In the past, number formats were often a concern. The first assembly language program I ever wrote was for an IBM mainframe that required a conversion of some numbers in zoned decimal format to be converted to packed decimal format. There were actually native assembly instructions for doing calculations in these different decimal formats. The IEEE 754 standard for floating point that we use today came about in 1985. Before that, floating point might involve 60 bit values (as on CDC mainframes) or hexidecimal based floating point (as on the IBM 360/370 mainframes). Double precision was not widely used because of memory limitations. Floating point was much slower. Programming languages didn't provide good or consistent facilities for non-integer values (it was virtually impossible to predict which implicit conversions were being done by PL/1 when doing mixed calculations, COBOL and FORTRAN handled calculations wildly differently). I believe that some of the current general advice about handling financial calculations stems from considerations that made sense during these Middle Ages of programming.
Now, with double precision available everywhere and standard, specified rounding modes, and the other benefits of IEEE 754, I think it's safe to consider using floating point for currency calculations. The most widely used software for financial calculations uses floating point (Microsoft Excel).
If Excel uses floating point, why is there a widely promelgated admonition to avoid it for currency? I believe that it made sense in the Middle Ages of computing, but now is not as relevant.
While it is true that some quantities cannot be represented exactly in floating point, for example 0.01, the same is true about decimal fixed point where 1/3 cannot be represented exactly. Common financial calculations can fail to be exact no matter the number format.
Consider calculating the payments for a fixed-rate 30 year
mortgage. At a 5% interest rate a $200,000 loan will have
a monthly interest rate of 0.05/12 so there will be 12 * 30
payments the amount of each of these payments will be:
200000 * (0.05/12) / (1 - (1 + (0.05/12))^(-(12*30)))
Some languages (like Common Lisp) support exact rational numbers.
This allows exact calculations with any rational fraction, but this
still doesn't allow calculations involving irrational numbers,
like sqrt(2) to be represented exactly. Consider calculating the
cost of a circular plate when priced in dollars per gram. This
involves using pi.
Care must always be exercised when doing financial calculations if they need to match how financial institutions are doing their
calculations. Reports must round fractional values using the same
rounding methods (is 1.005 rounded to 1.00 or 1.01? i.e. round-up
vs round-to-even). Values should usually be stored after
rounding to the same units used in the currency. These problems are
not caused by the inaccuracy of the 17th digit of a double precision floating point being off by one.

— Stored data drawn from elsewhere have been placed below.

This is an optimization exercise on Yosys and OpenROAD, whose aim is small area, not a production implementation.
RTL that was checked went through simulation tests only; none was proved equivalent to the original.
No functional check of the RTL was part of run 4.
Power figures rest on the tool's default switching activity, not on a simulated workload.

`flow/design.v`:
```
module msop_core (
    input  wire        clk,
    input  wire        rst,
    output wire [7:0]  imem_addr,
    input  wire [63:0] imem_data,
    output wire        dmem_re,
    output wire        dmem_we,
    output wire [7:0]  dmem_addr,
    output wire [31:0] dmem_wdata,
    input  wire [31:0] dmem_rdata,
    output wire        halted,
    output wire        aborted,
    output wire [1:0]  abort_cause,
    input  wire [3:0]  dbg_sel,
    output wire [31:0] dbg_val
);
    localparam ST_CLR  = 4'd0;    
    localparam ST_FET  = 4'd1;    
    localparam ST_DEC  = 4'd2;    
    localparam ST_C1   = 4'd3;    
    localparam ST_C2   = 4'd4;    
    localparam ST_XW   = 4'd5;    
    localparam ST_XF   = 4'd6;    
    localparam ST_IT   = 4'd7;    
    localparam ST_MV   = 4'd8;    
    localparam ST_PA   = 4'd9;    
    localparam ST_LDW  = 4'd10;   
    localparam ST_HALT = 4'd11;
    localparam ST_ABT1 = 4'd12;   
    localparam ST_ABT2 = 4'd13;   
    localparam ST_PW   = 4'd14;   
    reg  [3:0]   state;
    reg  [7:0]   pc;
    reg  [3:0]   k;
    reg  [511:0] ringn;
    wire [511:0] ring = ~ringn;
    reg  [31:0]  An, B;
    wire [31:0]  A = ~An;
    reg          lap;
    reg          qn;
    reg  [3:0]   rpos;            
    wire [31:0] R = ring[511:480];
    wire [4:0]  op  = imem_data[63:59];
    wire [3:0]  fa  = imem_data[57:54];
    wire [3:0]  fb  = imem_data[52:49];
    wire [3:0]  fc  = imem_data[47:44];
    wire [31:0] imm = imem_data[31:0];
    wire is_ar   = ~op[4] & ~op[3];               
    wire is_mul  = is_ar & (op[1:0] == 2'd0);
    wire is_div  = is_ar & (op[1:0] == 2'd3);
    wire is_md   = is_mul | is_div;
    wire is_sub  = is_ar & (op[1:0] == 2'd2);
    wire is_mem  = (op[4:2] == 3'b010);           
    wire is_ld   = is_mem & ~op[0];
    wire is_st   = is_mem & op[0];
    wire is_set  = (op == 5'd12);
    wire is_br   = (op >= 5'd13) && (op <= 5'd17);
    wire is_ret  = (op == 5'd18);
    wire regform = is_mem ? op[1] : (is_ar & op[2]);
    wire [3:0] kn  = k - 4'd1;
    wire       k0  = (k == 4'd0);
    wire       mk  = (k == fa);       
    wire        stopped = (state == ST_HALT) || (state == ST_ABT1) || (state == ST_ABT2);
    wire [3:0]  pos = stopped ? dbg_sel + ~k : rpos;
    reg  [31:0] D;
    integer i;
    always @(*) begin
        D = 32'd0;
        for (i = 0; i < 16; i = i + 1)
            D = D | (ring[i*32 +: 32] & {32{pos == i[3:0]}});
    end
    reg        xa1, xa2, s_in;
    reg        selD, selI, inv, cin;
    reg        bsrc, wen, selM;
    wire [31:0] XA  = (A & {32{xa1}}) | ({A[30:0], 1'b0} & {32{xa2}}) | {31'd0, s_in};
    wire [31:0] XBr = (D & {32{selD}}) | (imm & {32{selI}}) | (dmem_rdata & {32{selM}});
    wire [31:0] XB  = XBr ^ {32{inv}};
    wire [32:0] c;        
    wire [31:0] u;        
    wire [32:0] t;        
    wire [31:0] S;
    wire [7:0]  cb;       
    genvar gi;
    generate
        for (gi = 0; gi < 32; gi = gi + 1) begin : g_add
            wire cin_i = (gi == 0) ? cin : (gi % 4 == 0) ? 1'b0 : c[gi];
            assign u[gi]   = XA[gi] ^ XB[gi] ^ cin_i;
            assign c[gi+1] = (XA[gi] & XB[gi]) | (cin_i & (XA[gi] ^ XB[gi]));
            wire t_i = (gi % 4 == 0) ? 1'b1 : t[gi];
            assign t[gi+1] = t_i & u[gi];
            if (gi < 4) assign S[gi] = u[gi];
            else        assign S[gi] = u[gi] ^ (cb[gi/4] & t_i);
        end
        for (gi = 1; gi < 8; gi = gi + 1) begin : g_cb
            if (gi == 1) assign cb[gi] = c[4];
            else         assign cb[gi] = c[4*gi] | (cb[gi-1] & t[4*gi]);
        end
    endgenerate
    assign t[0]  = 1'b1;
    assign cb[0] = cin;
    wire s_z  = ~|XBr;
    wire s_n  = XBr[31];
    wire a_ok = ~|A[31:10];
    reg taken;
    always @(*) begin
        case (op[2:0])
            3'd5: taken = s_z;              
            3'd6: taken = ~s_n;             
            3'd7: taken = s_n | s_z;        
            3'd0: taken = ~s_n & ~s_z;      
            default: taken = s_n;           
        endcase
    end
    wire [7:0] target = imm[31] ? 8'd0 : imm[9:2];
    reg [3:0] nstate;
    reg       pc_adv;
    reg       re, we;
    wire dsub = ~(A[31] ^ XBr[31]);
    always @(*) begin
        xa1 = 1'b1; xa2 = 1'b0; s_in = 1'b0;
        selD = 1'b0; selI = 1'b0; inv = 1'b0; cin = 1'b0;
        bsrc = 1'b0; wen = 1'b0; selM = 1'b0;
        nstate = state; pc_adv = 1'b0; re = 1'b0; we = 1'b0;
        case (state)
            ST_CLR: begin
                xa1 = 1'b0; wen = 1'b1;
                if (k0) nstate = ST_FET;
            end
            ST_FET: nstate = ST_DEC;
            ST_DEC: nstate = ST_C1;
            ST_C1: begin
                xa1 = 1'b0; selD = regform; selI = ~regform;
                inv = is_sub; cin = is_sub;
                if (is_ret) nstate = ST_HALT;
                else if (is_div & s_z) nstate = ST_ABT1;
                else nstate = ST_C2;
            end
            ST_C2: begin
                selD = 1'b1;
                if (is_br) begin
                    xa1 = 1'b0;
                    pc_adv = 1'b1; nstate = ST_FET;
                end else if (is_md) begin
                    xa1 = 1'b0;
                    inv = is_div & D[31]; cin = is_div & D[31];
                    nstate = ST_XW;
                end else begin
                    selD = ~is_set;
                    nstate = ST_PA;
                end
            end
            ST_XW: begin
                if (k0) nstate = ST_XF;
            end
            ST_XF: begin
                xa1 = 1'b0; xa2 = 1'b1; bsrc = 1'b1;
                if (k0 && lap) nstate = ST_IT;
            end
            ST_IT: begin
                xa1 = 1'b0; xa2 = 1'b1;
                if (is_div) begin
                    s_in = B[31];
                    selD = regform; selI = ~regform; inv = dsub; cin = dsub;
                end else begin
                    selD = regform & B[31]; selI = ~regform & B[31];
                end
                if (k0 && lap) nstate = is_div ? ST_MV : ST_PA;
            end
            ST_MV: begin
                xa1 = 1'b0; xa2 = 1'b1; s_in = B[31] ^ qn;
                if (k0 && lap) nstate = ST_PA;
            end
            ST_PA: begin
                if (is_mem & ~a_ok) nstate = ST_ABT2;
                else if (is_st) begin
                    selD = 1'b1; we = 1'b1; pc_adv = 1'b1; nstate = ST_FET;
                end else if (is_ld) begin
                    re = 1'b1; nstate = ST_LDW;
                end else if (mk) begin
                    cin = is_div & qn; wen = 1'b1;
                    pc_adv = 1'b1; nstate = ST_FET;
                end
            end
            ST_LDW: begin
                xa1 = 1'b0; selM = 1'b1; nstate = ST_PW;
            end
            ST_PW: begin
                if (mk) begin
                    wen = 1'b1; pc_adv = 1'b1; nstate = ST_FET;
                end
            end
            default: ;
        endcase
    end
    wire [3:0] rsel = (nstate == ST_C2) ? (is_br ? fa : fb) :
                      (nstate == ST_PA) ? fa : fc;
    always @(posedge clk) begin
        ringn <= ~{ring[479:0], wen ? S : R};
        An <= ~S;
        B <= {B[30:0], bsrc ? A[31] : ~S[31]};
        if (state == ST_C1) qn <= XBr[31];
        else if (state == ST_C2) qn <= qn ^ D[31];
        if (state != ST_XF && state != ST_IT && state != ST_MV) lap <= 1'b0;
        else if (k0) lap <= ~lap;
        rpos  <= rsel + ~kn;
        if (rst) begin
            state <= ST_CLR;
            pc    <= 8'd0;
            k     <= 4'd15;
        end else begin
            state <= nstate;
            k     <= kn;
            if (pc_adv) pc <= (is_br & taken) ? target : pc + 8'd1;
        end
    end
    assign imem_addr   = pc;
    assign dmem_re     = re;
    assign dmem_we     = we;
    assign dmem_addr   = XA[9:2];
    assign dmem_wdata  = XBr;
    assign halted      = (state == ST_HALT);
    assign aborted     = (state == ST_ABT1) || (state == ST_ABT2);
    assign abort_cause = {state == ST_ABT2, state == ST_ABT1};
    assign dbg_val     = D;
endmodule
```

For further information on the kinds of considerations that need to be made take a look at the design discussions that have been documented for the beancount project .
The question is WHY? Because decimal types are barely second class citizens across the stack. Is similar with dates.
Bad defaults are bad, and requiere stupid amounts of workarounds.
And just because excel do it?
Excel is amalgamation of surprises that are not fixed.And when you put the CORRECT results, the users demand that we give the same wrong results as excel!